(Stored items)

==> src/rtl/snake_body_ctrl.sv <==
// Snake body controller: owns the segment list, paces moves with a tick divider,
// applies steering and growth, detects wall/self collisions and answers cell queries.
module snake_body_ctrl #(
  parameter int TICK_DIV = 12500000,
  parameter int MAX_LEN  = 16,
  parameter int INIT_LEN = 3,
  parameter int X_MAX    = 38,
  parameter int Y_MAX    = 28
) (
  input  logic       clk_50MHz,
  input  logic       rst,
  input  logic       key_up,
  input  logic       key_down,
  input  logic       key_left,
  input  logic       key_right,
  input  logic       key_start,
  input  logic       eat_,
  output logic [5:0] head_x,
  output logic [5:0] head_y,
  output logic [1:0] mode,
  output logic [4:0] snake_len,
  input  logic [5:0] query_x,
  input  logic [5:0] query_y,
  output logic       is_body,
  output logic       is_head
);

  localparam int CW = (TICK_DIV > 1) ? $clog2(TICK_DIV) : 1;

  typedef enum logic [1:0] {M_READY = 2'd0, M_PLAY = 2'd1, M_DEAD = 2'd2} mode_t;
  typedef enum logic [1:0] {D_UP, D_DOWN, D_LEFT, D_RIGHT} dir_t;

  mode_t          state;
  dir_t           dir, pending_dir, key_dir;
  logic [5:0]     seg_x [MAX_LEN];
  logic [5:0]     seg_y [MAX_LEN];
  logic [CW-1:0]  cnt;
  logic           grow_pending, key_start_q;
  logic           start_edge, do_init, tick, grow;
  logic           wall_hit, self_hit, body_hit;
  logic [5:0]     next_x, next_y;

  assign head_x     = seg_x[0];
  assign head_y     = seg_y[0];
  assign mode       = state;
  assign start_edge = key_start & ~key_start_q;
  assign do_init    = rst | ((state == M_DEAD) & start_edge);
  assign tick       = (state == M_PLAY) && (cnt == CW'(TICK_DIV - 1));
  assign grow       = grow_pending | eat_;

  // Reverse keys are skipped so the next key in priority order can still win.
  always_comb begin
    // NOTE: every always_comb output gets a default first so no latch is inferred.
    key_dir = pending_dir;
    if (key_up && dir != D_DOWN)           key_dir = D_UP;
    else if (key_down && dir != D_UP)      key_dir = D_DOWN;
    else if (key_left && dir != D_RIGHT)   key_dir = D_LEFT;
    else if (key_right && dir != D_LEFT)   key_dir = D_RIGHT;
  end

  always_comb begin
    next_x = seg_x[0];
    next_y = seg_y[0];
    unique case (pending_dir)
      D_UP:    next_y = seg_y[0] - 6'd1;
      D_DOWN:  next_y = seg_y[0] + 6'd1;
      D_LEFT:  next_x = seg_x[0] - 6'd1;
      default: next_x = seg_x[0] + 6'd1;
    endcase
  end

  assign wall_hit = (next_x == 6'd0) || (next_x > 6'(X_MAX)) ||
                    (next_y == 6'd0) || (next_y > 6'(Y_MAX));

  // The tail cell only blocks the head when the snake is about to grow.
  always_comb begin
    self_hit = 1'b0;
    body_hit = 1'b0;
    for (int i = 0; i < MAX_LEN; i++) begin
      if (seg_x[i] == next_x && seg_y[i] == next_y &&
          (i < int'(snake_len) - 1 || (i == int'(snake_len) - 1 && grow)))
        self_hit = 1'b1;
      if (i < int'(snake_len) && seg_x[i] == query_x && seg_y[i] == query_y)
        body_hit = 1'b1;
    end
  end

  always_ff @(posedge clk_50MHz) begin
    if (do_init) begin
      state        <= M_READY;
      snake_len    <= 5'(INIT_LEN);
      dir          <= D_RIGHT;
      pending_dir  <= D_RIGHT;
      grow_pending <= 1'b0;
      cnt          <= '0;
      is_body      <= 1'b0;
      is_head      <= 1'b0;
      key_start_q  <= rst ? 1'b0 : key_start;
      // NOTE: the segment array is flops, not RAM, so restart can reload it in one edge.
      for (int i = 0; i < MAX_LEN; i++) begin
        seg_x[i] <= 6'(10 - i);
        seg_y[i] <= 6'd15;
      end
    end else begin
      key_start_q <= key_start;
      is_body     <= body_hit;
      is_head     <= (seg_x[0] == query_x) && (seg_y[0] == query_y);
      unique case (state)
        M_READY: begin
          if (start_edge) begin
            state <= M_PLAY;
            cnt   <= '0;
          end
        end
        M_PLAY: begin
          cnt         <= tick ? '0 : cnt + CW'(1);
          pending_dir <= key_dir;
          if (tick) begin
            if (wall_hit || self_hit) begin
              state <= M_DEAD;
            end else begin
              for (int i = 1; i < MAX_LEN; i++) begin
                seg_x[i] <= seg_x[i-1];
                seg_y[i] <= seg_y[i-1];
              end
              seg_x[0]     <= next_x;
              seg_y[0]     <= next_y;
              dir          <= pending_dir;
              grow_pending <= 1'b0;
              if (grow && snake_len < 5'(MAX_LEN))
                snake_len <= snake_len + 5'd1;
            end
          end else if (eat_) begin
            grow_pending <= 1'b1;
          end
        end
        default: ;
      endcase
    end
  end

endmodule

*Activity*:
Please retype the data above exactly, including every line.

*Reply*:
==> src/rtl/snake_body_ctrl.sv <==
// Snake body controller: owns the segment list, paces moves with a tick divider,
// applies steering and growth, detects wall/self collisions and answers cell queries.
module snake_body_ctrl #(
  parameter int TICK_DIV = 12500000,
  parameter int MAX_LEN  = 16,
  parameter int INIT_LEN = 3,
  parameter int X_MAX    = 38,
  parameter int Y_MAX    = 28
) (
  input  logic       clk_50MHz,
  input  logic       rst,
  input  logic       key_up,
  input  logic       key_down,
  input  logic       key_left,
  input  logic       key_right,
  input  logic       key_start,
  input  logic       eat_,
  output logic [5:0] head_x,
  output logic [5:0] head_y,
  output logic [1:0] mode,
  output logic [4:0] snake_len,
  input  logic [5:0] query_x,
  input  logic [5:0] query_y,
  output logic       is_body,
  output logic       is_head
);

  localparam int CW = (TICK_DIV > 1) ? $clog2(TICK_DIV) : 1;

  typedef enum logic [1:0] {M_READY = 2'd0, M_PLAY = 2'd1, M_DEAD = 2'd2} mode_t;
  typedef enum logic [1:0] {D_UP, D_DOWN, D_LEFT, D_RIGHT} dir_t;

  mode_t          state;
  dir_t           dir, pending_dir, key_dir;
  logic [5:0]     seg_x [MAX_LEN];
  logic [5:0]     seg_y [MAX_LEN];
  logic [CW-1:0]  cnt;
  logic           grow_pending, key_start_q;
  logic           start_edge, do_init, tick, grow;
  logic           wall_hit, self_hit, body_hit;
  logic [5:0]     next_x, next_y;

  assign head_x     = seg_x[0];
  assign head_y     = seg_y[0];
  assign mode       = state;
  assign start_edge = key_start & ~key_start_q;
  assign do_init    = rst | ((state == M_DEAD) & start_edge);
  assign tick       = (state == M_PLAY) && (cnt == CW'(TICK_DIV - 1));
  assign grow       = grow_pending | eat_;

  // Reverse keys are skipped so the next key in priority order can still win.
  always_comb begin
    // NOTE: every always_comb output gets a default first so no latch is inferred.
    key_dir = pending_dir;
    if (key_up && dir != D_DOWN)           key_dir = D_UP;
    else if (key_down && dir != D_UP)      key_dir = D_DOWN;
    else if (key_left && dir != D_RIGHT)   key_dir = D_LEFT;
    else if (key_right && dir != D_LEFT)   key_dir = D_RIGHT;
  end

  always_comb begin
    next_x = seg_x[0];
    next_y = seg_y[0];
    unique case (pending_dir)
      D_UP:    next_y = seg_y[0] - 6'd1;
      D_DOWN:  next_y = seg_y[0] + 6'd1;
      D_LEFT:  next_x = seg_x[0] - 6'd1;
      default: next_x = seg_x[0] + 6'd1;
    endcase
  end

  assign wall_hit = (next_x == 6'd0) || (next_x > 6'(X_MAX)) ||
                    (next_y == 6'd0) || (next_y > 6'(Y_MAX));

  // The tail cell only blocks the head when the snake is about to grow.
  always_comb begin
    self_hit = 1'b0;
    body_hit = 1'b0;
    for (int i = 0; i < MAX_LEN; i++) begin
      if (seg_x[i] == next_x && seg_y[i] == next_y &&
          (i < int'(snake_len) - 1 || (i == int'(snake_len) - 1 && grow)))
        self_hit = 1'b1;
      if (i < int'(snake_len) && seg_x[i] == query_x && seg_y[i] == query_y)
        body_hit = 1'b1;
    end
  end

  always_ff @(posedge clk_50MHz) begin
    if (do_init) begin
      state        <= M_READY;
      snake_len    <= 5'(INIT_LEN);
      dir          <= D_RIGHT;
      pending_dir  <= D_RIGHT;
      grow_pending <= 1'b0;
      cnt          <= '0;
      is_body      <= 1'b0;
      is_head      <= 1'b0;
      key_start_q  <= rst ? 1'b0 : key_start;
      // NOTE: the segment array is flops, not RAM, so restart can reload it in one edge.
      for (int i = 0; i < MAX_LEN; i++) begin
        seg_x[i] <= 6'(10 - i);
        seg_y[i] <= 6'd15;
      end
    end else begin
      key_start_q <= key_start;
      is_body     <= body_hit;
      is_head     <= (seg_x[0] == query_x) && (seg_y[0] == query_y);
      unique case (state)
        M_READY: begin
          if (start_edge) begin
            state <= M_PLAY;
            cnt   <= '0;
          end
        end
        M_PLAY: begin
          cnt         <= tick ? '0 : cnt + CW'(1);
          pending_dir <= key_dir;
          if (tick) begin
            if (wall_hit || self_hit) begin
              state <= M_DEAD;
            end else begin
              for (int i = 1; i < MAX_LEN; i++) begin
                seg_x[i] <= seg_x[i-1];
                seg_y[i] <= seg_y[i-1];
              end
              seg_x[0]     <= next_x;
              seg_y[0]     <= next_y;
              dir          <= pending_dir;
              grow_pending <= 1'b0;
              if (grow && snake_len < 5'(MAX_LEN))
                snake_len <= snake_len + 5'd1;
            end
          end else if (eat_) begin
            grow_pending <= 1'b1;
          end
        end
        default: ;
      endcase
    end
  end

endmodule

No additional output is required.